Concerns about how long it takes to evict a tenant have prompted calls for a new court to be established that deals only with housing issues.
A new court dedicated to housing issues could speed up the process dramatically, the Residential Landlords Association has suggested.
It claims that the new housing courts would work for both landlords and tenants. This is because it would enable both parties to move more swiftly towards upholding their contractual rights - be it in terms of a landlord regaining possession of a property or a tenant taking action against landlords who break the law by failing to provide accommodation that matches the legally required standard.
ARLA Propertymark is another organisation supporting the calls, saying it would like to see landlord and tenant possession claims taken out of the county Court arena and moved into a specialist housing tribunal.
This would see judges hearing more court cases a day, which would speed up the whole repossession process and provide more consistency in judgements.
David Cox, chief executive of ARLA Propertymark, said: “This would vastly improve the process and encourage more landlords to offer longer-term tenancies. We urge the UK Government to follow this sensible and logical approach to landlord possession claims.”
RLA Chairman, Alan Ward, added: “The current court system is not fit for purpose. It takes too long and is too costly for landlords to repossess a property where tenants are not paying their rent, as well as for tenants to uphold their rights when faced with a landlord providing sub-standard housing.

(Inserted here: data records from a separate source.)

===== config.mk =====
export PLATFORM = sky130hd
export DESIGN_NAME = i2c_mem_target
export DESIGN_NICKNAME = d
export VERILOG_FILES = /design/src/rtl/i2c_mem_pkg.sv /design/src/rtl/i2c_tgt_sync.sv /design/src/rtl/i2c_tgt_addr_ctr.sv /design/src/rtl/i2c_mem_target.sv
export SDC_FILE = /design/constraint.sdc
export NUM_CORES = 1
export LEC_CHECK = 0
export CORE_UTILIZATION = 30
export DETAILED_ROUTE_END_ITERATION = 10
export DONT_BUFFER_PORTS = 1
export HOLD_SLACK_MARGIN = 0.15
export PLACE_DENSITY = 0.49
export SYNTH_ARGS = -nofsm -noshare
export SYNTH_HDL_FRONTEND = slang
export SYNTH_SLANG_ARGS = --single-unit

===== constraint.sdc =====
create_clock -name clk -period 2.2 [get_ports clk]
set_input_delay 0.11 -clock clk [delete_from_list [all_inputs] [get_ports clk]]
set_output_delay 0.11 -clock clk [all_outputs]
set_load 0.02 [all_outputs]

Ward believes new housing courts would greatly improve the situation, enabling justice for good landlords and tenants to be provided more swiftly.
“Landlords are more likely to rent property out to tenants for longer periods if they can more easily regain possession of a home where tenants are not paying their rent or committing anti-social behaviour.” Ward concluded.

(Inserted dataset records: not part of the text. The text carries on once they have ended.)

`src/rtl/itmr_pkg.sv`:
```
package itmr_pkg;

    localparam int BYTE_W = 8;
    localparam int CNT_W  = 2 * BYTE_W;
    localparam logic [1:0] SEL_READBACK = 2'd3;

    typedef enum logic [1:0] {
        ACC_LATCH = 2'd0,
        ACC_LO    = 2'd1,
        ACC_HI    = 2'd2,
        ACC_LOHI  = 2'd3
    } acc_e;

    typedef enum logic [2:0] {
        MODE_TC    = 3'd0,
        MODE_SHOT  = 3'd1,
        MODE_RATE  = 3'd2,
        MODE_SQW   = 3'd3,
        MODE_SSTB  = 3'd4,
        MODE_HSTB  = 3'd5,
        MODE_RATE2 = 3'd6,
        MODE_SQW2  = 3'd7
    } mode_e;

    typedef enum logic {
        PTR_LO = 1'b0,
        PTR_HI = 1'b1
    } ptr_e;

    typedef struct packed {
        logic [1:0] sel;
        acc_e       acc;
        mode_e      mode;
        logic       bcd;
    } ctrl_word_t;

    function automatic logic mode_ok(input mode_e m);
        return (m == MODE_TC) || (m == MODE_RATE) || (m == MODE_SQW);
    endfunction

    function automatic logic [CNT_W-1:0] sqw_half(input logic [CNT_W-1:0] p);
        logic [CNT_W-1:0] h;
        h = p >> 1;
        return (h == '0) ? CNT_W'(1) : h;
    endfunction

endpackage

```
`src/rtl/itmr_ctrl_dec.sv`:
```
module itmr_ctrl_dec
    import itmr_pkg::*;
#(
    parameter logic [1:0] CHAN_ID = 2'd0
) (
    input  logic       clk,
    input  logic       rst,
    input  logic       ctrl_we,
    input  logic [7:0] ctrl_data,
    output logic       latch_req,
    output logic       prog_req,
    output mode_e      prog_mode,
    output logic       cfg_err
);

    ctrl_word_t word;
    logic       bad;

    always_comb begin
        word      = ctrl_word_t'(ctrl_data);
        latch_req = 1'b0;
        prog_req  = 1'b0;
        prog_mode = MODE_TC;
        bad       = 1'b0;
        if (ctrl_we) begin
            if (word.sel == SEL_READBACK) begin
                bad = 1'b1;
            end else if (word.sel == CHAN_ID) begin
                if (word.acc == ACC_LATCH) begin
                    latch_req = 1'b1;
                end else if (word.acc != ACC_LOHI || !mode_ok(word.mode) || word.bcd) begin
                    bad = 1'b1;
                end else begin
                    prog_req  = 1'b1;
                    prog_mode = word.mode;
                end
            end
        end
    end

    always_ff @(posedge clk) begin
        if (rst) cfg_err <= 1'b0;
        else     cfg_err <= bad;
    end

    // a read-back request is always refused
    p_readback_err_r11: assert property (@(posedge clk) disable iff (rst)
        (ctrl_we && ctrl_data[7:6] == SEL_READBACK) |=> cfg_err);

endmodule

```
`src/rtl/itmr_readport.sv`:
```
module itmr_readport
    import itmr_pkg::*;
(
    input  logic              clk,
    input  logic              rst,
    input  logic              latch_req,
    input  logic              data_re,
    input  logic [CNT_W-1:0]  live,
    output logic [BYTE_W-1:0] rd_data
);

    logic [CNT_W-1:0] held;
    logic             held_valid;
    ptr_e             rd_ptr;
    logic [CNT_W-1:0] src;

    always_comb begin
        src     = held_valid ? held : live;
        rd_data = (rd_ptr == PTR_HI) ? src[CNT_W-1:BYTE_W] : src[BYTE_W-1:0];
    end

    always_ff @(posedge clk) begin
        if (rst) begin
            held       <= '0;
            held_valid <= 1'b0;
            rd_ptr     <= PTR_LO;
        end else if (latch_req && !held_valid) begin
            held       <= live;
            held_valid <= 1'b1;
            rd_ptr     <= PTR_LO;
        end else if (data_re) begin
            if (rd_ptr == PTR_HI) begin
                rd_ptr     <= PTR_LO;
                held_valid <= 1'b0;
            end else begin
                rd_ptr <= PTR_HI;
            end
        end
    end

    // a pending latch keeps its value until it is read out
    p_hold_kept_r3: assert property (@(posedge clk) disable iff (rst)
        (held_valid && !data_re) |=> (held_valid && $stable(held)));

    // the high-byte read frees the latch
    p_release_r4: assert property (@(posedge clk) disable iff (rst)
        (held_valid && data_re && rd_ptr == PTR_HI) |=> !held_valid);

endmodule

```
`src/rtl/itmr_core.sv`:
```
module itmr_core
    import itmr_pkg::*;
(
    input  logic              clk,
    input  logic              rst,
    input  logic              cnt_en,
    input  logic              data_we,
    input  logic [BYTE_W-1:0] wr_data,
    input  logic              prog_req,
    input  mode_e             prog_mode,
    output logic [CNT_W-1:0]  count,
    output logic              tmr_out,
    output mode_e             mode_q
);

    logic [CNT_W-1:0] period;
    logic             running;
    ptr_e             wr_ptr;
    logic [CNT_W-1:0] full;

    assign full = {wr_data, count[BYTE_W-1:0]};

    always_ff @(posedge clk) begin
        if (rst) begin
            count   <= '0;
            period  <= '0;
            running <= 1'b0;
            tmr_out <= 1'b0;
            mode_q  <= MODE_TC;
            wr_ptr  <= PTR_LO;
        end else begin
            if (prog_req) mode_q <= prog_mode;
            if (data_we) begin
                if (wr_ptr == PTR_LO) begin
                    count[BYTE_W-1:0] <= wr_data;
                    running           <= 1'b0;
                    tmr_out           <= 1'b0;
                    wr_ptr            <= PTR_HI;
                end else begin
                    period <= full;
                    wr_ptr <= PTR_LO;
                    count  <= full;
                    if (full != '0) begin
                        running <= 1'b1;
                        case (mode_q)
                            MODE_SQW: begin
                                count   <= sqw_half(full);
                                tmr_out <= 1'b1;
                            end
                            MODE_RATE: tmr_out <= (full != CNT_W'(1));
                            default:   tmr_out <= 1'b0;
                        endcase
                    end
                end
            end else if (running && cnt_en) begin
                case (mode_q)
                    MODE_RATE: begin
                        if (count == CNT_W'(1)) begin
                            count   <= period;
                            tmr_out <= (period != CNT_W'(1));
                        end else begin
                            count   <= count - 1'b1;
                            tmr_out <= (count != CNT_W'(2));
                        end
                    end
                    MODE_SQW: begin
                        if (count == CNT_W'(1)) begin
                            count   <= sqw_half(period);
                            tmr_out <= ~tmr_out;
                        end else begin
                            count <= count - 1'b1;
                        end
                    end
                    default: begin
                        if (count == CNT_W'(1)) begin
                            count   <= '0;
                            tmr_out <= 1'b1;
                            running <= 1'b0;
                        end else begin
                            count <= count - 1'b1;
                        end
                    end
                endcase
            end
        end
    end

    // the low-byte write halts the channel and clears the output
    p_lowwr_stops_r6: assert property (@(posedge clk) disable iff (rst)
        (data_we && wr_ptr == PTR_LO) |=> (!running && !tmr_out));

    // no strobe and no write, no change of count
    p_no_tick_r13: assert property (@(posedge clk) disable iff (rst)
        (!cnt_en && !data_we) |=> $stable(count));

    // terminal count in mode 0 raises the output and stops
    p_tc_stop_r8: assert property (@(posedge clk) disable iff (rst)
        (running && mode_q == MODE_TC && count == CNT_W'(1) && cnt_en && !data_we)
        |=> (tmr_out && !running && count == '0));

    // a zero period leaves the channel idle
    p_zero_idle_r7: assert property (@(posedge clk) disable iff (rst)
        (data_we && wr_ptr == PTR_HI && full == '0) |=> !running);

endmodule

```
`src/rtl/itmr_channel.sv`:
```
module itmr_channel
    import itmr_pkg::*;
#(
    parameter logic [1:0] CHAN_ID = 2'd0
) (
    input  logic       clk,
    input  logic       rst,
    input  logic       cnt_en,
    input  logic       ctrl_we,
    input  logic [7:0] ctrl_data,
    input  logic       data_we,
    input  logic       data_re,
    input  logic [7:0] wr_data,
    output logic [7:0] rd_data,
    output logic       tmr_out,
    output logic       cfg_err
);

    logic             latch_req;
    logic             prog_req;
    mode_e            prog_mode;
    mode_e            mode_q;
    logic [CNT_W-1:0] count;

    itmr_ctrl_dec #(.CHAN_ID(CHAN_ID)) u_dec (
        .clk       (clk),
        .rst       (rst),
        .ctrl_we   (ctrl_we),
        .ctrl_data (ctrl_data),
        .latch_req (latch_req),
        .prog_req  (prog_req),
        .prog_mode (prog_mode),
        .cfg_err   (cfg_err)
    );

    itmr_core u_core (
        .clk       (clk),
        .rst       (rst),
        .cnt_en    (cnt_en),
        .data_we   (data_we),
        .wr_data   (wr_data),
        .prog_req  (prog_req),
        .prog_mode (prog_mode),
        .count     (count),
        .tmr_out   (tmr_out),
        .mode_q    (mode_q)
    );

    itmr_readport u_rd (
        .clk       (clk),
        .rst       (rst),
        .latch_req (latch_req),
        .data_re   (data_re),
        .live      (count),
        .rd_data   (rd_data)
    );

    // a refused control byte leaves the mode untouched
    p_err_mode_kept_r11: assert property (@(posedge clk) disable iff (rst)
        cfg_err |-> $stable(mode_q));

endmodule

```
`config.mk`:
```
export PLATFORM = sky130hd
export DESIGN_NAME = itmr_channel
export DESIGN_NICKNAME = d
export VERILOG_FILES = /design/src/rtl/itmr_pkg.sv /design/src/rtl/itmr_ctrl_dec.sv /design/src/rtl/itmr_readport.sv /design/src/rtl/itmr_core.sv /design/src/rtl/itmr_channel.sv
export SDC_FILE = /design/constraint.sdc
export NUM_CORES = 1
export LEC_CHECK = 0
export BUFFER_PORTS_ARGS = -buffer_cell sky130_fd_sc_hd__buf_4
export CELL_PAD_IN_SITES_DETAIL_PLACEMENT = 1
export CELL_PAD_IN_SITES_GLOBAL_PLACEMENT = 2
export CORE_MARGIN = 10
export CORE_UTILIZATION = 38
export DETAILED_ROUTE_END_ITERATION = 10
export PLACE_DENSITY = 0.81
export RECOVER_POWER = 100
export SLEW_MARGIN = 20
export SYNTH_ARGS = -nofsm -noshare
export SYNTH_HDL_FRONTEND = slang
export SYNTH_SLANG_ARGS = --single-unit
```
`constraint.sdc`:
```
create_clock -name clk -period 3.1 [get_ports clk]
set_input_delay 0.62 -clock clk [delete_from_list [all_inputs] [get_ports clk]]
set_output_delay 0.62 -clock clk [all_outputs]
set_load 0.02 [all_outputs]
```
Yosys cells after proc, flatten, opt, wreduce, memory -nomap -nowiden
Index checks and enable logic that the tools add are counted.
{"block": "word_totals", "output_inout_bits": 10, "regBits": 57}
{"block": "op_classes", "mux": 52, "n_eq_ne": 15, "bitwise": 2, "n_addsub": 1, "reduce_logical": 28}
{"cell": "2-to-1 mux 16 bit", "count": 8}
{"cell": "zero test 16 bit", "count": 2}
{"cell": "!= test 16 x 1 -> 1 bit (second input constant)", "count": 2}
{"cell": "one-hot mux 16 bit (2 select lines)", "count": 1}
{"cell": "2-to-1 mux 1 bit", "count": 31}
{"cell": "2-to-1 mux 15 bit", "count": 2}
{"cell": "2-to-1 mux 8 bit", "count": 3}
{"cell": "equality test 16 x 1 -> 1 bit (second input constant)", "count": 1}
{"cell": "!= test 16 x 2 -> 1 bit (second input constant)", "count": 1}
{"cell": "nonzero test 16 bit", "count": 1}
{"cell": "subtractor 16 x 1 -> 16 bit (second input constant)", "count": 1}
{"cell": "2-to-1 mux 3 bit", "count": 5}
{"cell": "equality test 3 x 2 -> 1 bit (second input constant)", "count": 4}
{"cell": "AND reduction 4 bit", "count": 2}
{"cell": "nonzero test 2 bit", "count": 4}
{"cell": "!= test 3 bit (second input constant)", "count": 2}
{"cell": "AND reduction 2 bit", "count": 3}
{"cell": "OR reduction 2 bit", "count": 3}
{"cell": "zero test 2 bit", "count": 2}
{"cell": "logical OR 1 bit", "count": 4}
{"cell": "!= test 2 x 1 -> 1 bit (second input constant)", "count": 2}
{"cell": "one-hot mux 1 bit (2 select lines)", "count": 2}
{"cell": "zero test 3 bit", "count": 1}
{"cell": "!= test 3 x 2 -> 1 bit (second input constant)", "count": 1}
{"cell": "other kinds (7)", "count": 10}

Depth between registers and ports, before layout
Gate-level depths: netlist (run 1).
{"block": "depth", "word_depth": 11, "ltp_mapped": 9}

Modules after synthesis
From an unflattened synthesis (run 1), not the netlist that was laid out.
{"block": "hier_totals", "cells_unflattened": 435, "hier_area_um2": 3595.9}
{"mod": "itmr_core", "area_each_um2": 2573.7, "n_inst": 1, "cells_each": 330}
{"mod": "itmr_readport", "area_each_um2": 897.1, "n_inst": 1, "cells_each": 89}
{"mod": "itmr_ctrl_dec", "area_each_um2": 125.1, "n_inst": 1, "cells_each": 16}

Least setup slack after synthesis (run 1)
No wires, ideal clock.
{"block": "synth_path", "path_type": "reg-to-output", "startpoint": "register u_rd.held_valid", "endpoint": "output rd_data[0]", "path_buffers": 1, "arrival_ps": 1383, "required_time_ps": 2480, "stages_incl_launch_ff": 3, "slack_ps": 1097, "path_cell_list": "dfxtp_1 > clkbuf_1 > mux4_2"}
{"block": "synth_between", "elab_chain_len": 2}
{"item": "from (decl)", "line": "itmr_readport.sv:13", "text": "logic held_valid;"}
{"item": "from (signal assigned)", "line": "itmr_readport.sv:25", "text": "held_valid <= 1'b0;"}
{"item": "from (signal assigned)", "line": "itmr_readport.sv:29", "text": "held_valid <= 1'b1;"}
{"item": "from (signal assigned)", "line": "itmr_readport.sv:34", "text": "held_valid <= 1'b0;"}
{"item": "2-to-1 mux 16 bit", "line": "itmr_readport.sv:18", "text": "src = held_valid ? held : live;"}
{"item": "2-to-1 mux 8 bit", "line": "itmr_readport.sv:19", "text": "rd_data = (rd_ptr == PTR_HI) ? src[CNT_W-1:BYTE_W] : src[BYTE_W-1:0];"}
{"item": "to (decl)", "line": "itmr_channel.sv:14", "text": "output logic [7:0] rd_data,"}
Every way passes these cells.

Worst setup path after layout (run 1)
{"block": "layout_path", "startpoint": "register u_core.count[2]", "endpoint": "register u_core.count[1]"}
{"block": "layout_between", "elab_chain_len": 6, "word_cells_on_any_way": 15, "classes_between": "eq/ne (2); mux (10); reduce/logical (3)"}
{"item": "from (decl)", "line": "itmr_core.sv:11", "text": "output logic [CNT_W-1:0] count,"}
{"item": "from (signal, indexed assignment)", "line": "itmr_core.sv:35", "text": "count[BYTE_W-1:0] <= wr_data;"}
{"item": "from (signal assigned)", "line": "itmr_core.sv:42", "text": "count <= full;"}
{"item": "from (signal assigned)", "line": "itmr_core.sv:47", "text": "count <= sqw_half(full);"}
{"item": "zero test 16 bit", "line": "itmr_pkg.sv:44", "text": "return (h == '0) ? CNT_W'(1) : h;"}
{"item": "2-to-1 mux 15 bit", "line": "itmr_pkg.sv:44"}
{"item": "2-to-1 mux 16 bit", "line": "itmr_core.sv:45", "text": "case (mode_q)"}
{"item": "2-to-1 mux 16 bit", "line": "itmr_core.sv:43", "text": "if (full != '0) begin"}
{"item": "2-to-1 mux 8 bit", "line": "itmr_core.sv:34", "text": "if (wr_ptr == PTR_LO) begin"}
{"item": "2-to-1 mux 16 bit", "line": "itmr_core.sv:33", "text": "if (data_we) begin"}
Parallel ways exist; a longest one is shown, timed or not. The select of a mux whose other input is x is not followed.
A chain may end at the register's enable or synchronous reset.

==> out/results.txt, run 1 <==
status: finished, final reports clean
post-layout min period: 2703 ps
WS Path Type: flip-flop to flip-flop
ys flop type: dfxtp_1
worst hold path class: flip-flop to flip-flop
Post-synth EDFFs: 0
Switching Share: 33.15%
Reg clk slew, reported paths: 70 ps
mean post-synth cell area: 7.923 µm²
Synth Net Count: 465
critical path endpoint category: flip-flop
Die ar.: 13380 µm²
sequential share of power: 41.2%
CP required: 3310 ps
R2R Path Start: u_core.count[2]
vias per std cell: 6.057
Max-Cap Viols: 0
placer congestion estimate: 0.9332
largest cells by area after synthesis: dfxtp_1 33%, nand2_1 9.6%, a21oi_1 6.3%
Pleak: 1.354 nW
Slew headroom: 4.265%
internal power consumption: 0.001325 W
hold-fix buffers at CTS: 0
clock power share: 36.0%
io pins: 32
Startpoint Class: flip-flop
clk sinks: 57
top-count cell post-synth: nand2_1
Final Cycle Share: 87.21%
first-pass GRT wire length: 19790 µm
Final Setup Violations: 0
Yosys top cell by area: dfxtp_1
Synth async-reset ratio: 0%
# diodes: 0
TNS Setup: 0 ps
die height: 115.7 µm
#FFs+latches synth: 57
R2R depth: 7
Post-CTS Resized: 0
area of the core: 8806 µm²
clk_lat worst skew: 340 ps
share of layout cells above drive strength 1: 15.78%
Final Net Count: 490
router iterations before antenna repair: 4
Setup crit start: u_core.count[2]
hold depth: 2
FILL cells: 1098
Synth top area share: 32.81%
fmax: 369.9 MHz
root buffer cell: clkbuf_8
vias: 3495
Mapped Cells: 439
combinational share of power: 22.8%
Congestion Overflow GR: 0
top post-synthesis cells by count: 89 x nand2_1, 57 x dfxtp_1, 44 x a21oi_1
port bufs: 31
Site Rows: 34
Die Wd: 115.7 µm
Final ANT Viol Nets: 0
detailed-route DRC error count: 0
worst IR drop on VDD: 0.0001940 V
synthesized area: 3478 µm²
number of global-route vias before repair: 3520
routed wire length: 12410 µm
Starting Density: 39.50%
# Post-CTS Setup Buffers: 0
Area growth, synth to finish: 13.63%
final hold viol count: 0
Max FO, Critical Path: 10
Final Max Tran Viols: 0
unrepaired setup endpoints after global routing: no
Pwr per Cell Area: 501.6 nW/µm²
Net Switching: 0.0006572 W
WP data arrival: 2920 ps
Clock Tree Buf Depth: 2
CTS tree: yes
detailed router's first-iteration violation count: 264
detailed placement HPWL: 9185 µm
H-tree lvl count: 3
post-synthesis sequential area ratio: 32.81%
overall routing resource usage: 18.98%
initial antenna violation count: 0
Yosys cell types: 69
Tot Pwr: 0.001982 W
largest net degree at the start of global routing: 29
Num CTS Buffers: 9
Max Clock Skew: 7.973 ps
actual slew at the worst max-slew pin: 1436 ps
drt wl/cell: 21.50 µm
Synth Warn #: 0
Hold Path Origin: u_rd.held[9]
routing by layer:
layer  vias up  track usage, %  part of all wire [%]
met1      1743           25.92                    47
met3        16           2.636                   4.4
li1       1637               -                     -
met5         -               0                     0
met4         0           6.756                   2.2
met2        99           29.90                    46
kinds of logic after synthesis:
group           count (synthesis)  share of synthesized area [%]
flops                          57                          32.81
buf+inv                        43                          5.179
fa+ha+maj                       4                          1.439
compound gates                105                          20.29
simple gates                  196                          27.77
mux                            23                          9.748
xor+xnor                       11                          2.770
worst max-delay path, stage by stage (launching register included):
cell and delay, ps:
dfxtp_1 380, nor4_4 460, nand4_1 370, nor2_1 700
buf_4 310, nor2_1 50, a31oi_1 200, a21oi_1 100
power by group through the flow:
| stage | clock network (W) | registers, W | logic, W |
|---|---|---|---|
| after floorplan | 0 | 0.000800 | 0.000323 |
| after global placement | 0 | 0.000832 | 0.000461 |
| after detailed placement | 0 | 0.000833 | 0.000467 |
| after CTS | 0.000724 | 0.000816 | 0.000469 |
| after global routing | 0.000757 | 0.000823 | 0.000489 |
| final | 0.000715 | 0.000816 | 0.000451 |
final timing paths:
path / end / slack (ps)
min reg2reg: u_rd.held[9] / 460
max: u_core.count[1] / 400
max reg2reg: u_core.count[1] / 400
min: u_rd.held[9] / 460
placed cells by master, fill, tap and decap left out, types with 4 or more instances in the layout:
master / n
dfxtp_1: 57
clkbuf_8: 10
nand2_1: 89
inv_1: 9
a221oi_1: 4
and3_1: 4
xnor2_1: 7
buf_4: 35
mux4_2: 8
xor2_1: 4
a32oi_1: 4
nor2_1: 34
o21ai_0: 8
mux2i_1: 11
ha_1: 4
nand3_1: 14
clkbuf_1: 14
nand3b_1: 6
a31oi_1: 10
nor3_1: 17
nor4_1: 8
a21oi_1: 44
flip-flops by register name (all words and copies together), names as in the netlist:
name             count
u_rd.rd_ptr          1
u_core.count        16
u_rd.held_valid      1
u_core.mode_q        3
u_core.wr_ptr        1
u_core.tmr_out       1
u_rd.held           16
u_dec.cfg_err        1
u_core.period       16
u_core.running       1
layout make-up:
class / instances / area, µm² / share of cell area (%)
clock buffer: 11 / 141.4 / 3.577
tap: 108 / 135.1 / 3.419
multi-input combinational: 339 / 2135 / 54.00
inverter: 9 / 33.78 / 0.8547
timing repair buffer: 48 / 311.5 / 7.882
clock inverter: 5 / 55.05 / 1.393
sequential: 57 / 1141 / 28.87
stage by stage:
| step | worst slack (ps) | cells | util (%) | hold WS [ps] | area, µm² |
|---|---|---|---|---|---|
| 2_1_floorplan | 1097 | 439 | - | 433.1 | 3478 |
| 3_5_place_dp | 733.6 | 561 | 43.46 | 447.0 | 3827 |
| 5_1_grt | 303.7 | 577 | 44.88 | 480.9 | 3953 |
| 6_report | 396.6 | 577 | 44.88 | 457.0 | 3953 |
| 4_1_cts | 612.1 | 577 | 45.69 | 457.0 | 4024 |
| 3_3_place_gp | 786.5 | 561 | 43.46 | 439.2 | 3827 |
Note: power is estimated with default switching activity, not from simulation.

The housing white paper released earlier this year pushed for landlords to offer ‘family friendly’ longer term tenancies. A new housing court would be a good first step for getting landlords on board with the idea.
It typically takes an average of 43 weeks for a landlord to regain possession of a property through the courts - and during this time, landlords may not receive any rent.
The length of the process largely due to how long it takes to obtain a court hearing amid a the huge backlog of cases at county courts in some parts of the country.
Earlier this year, the Ministry of Justice revealed that repossessions for landlords typically took 43 weeks.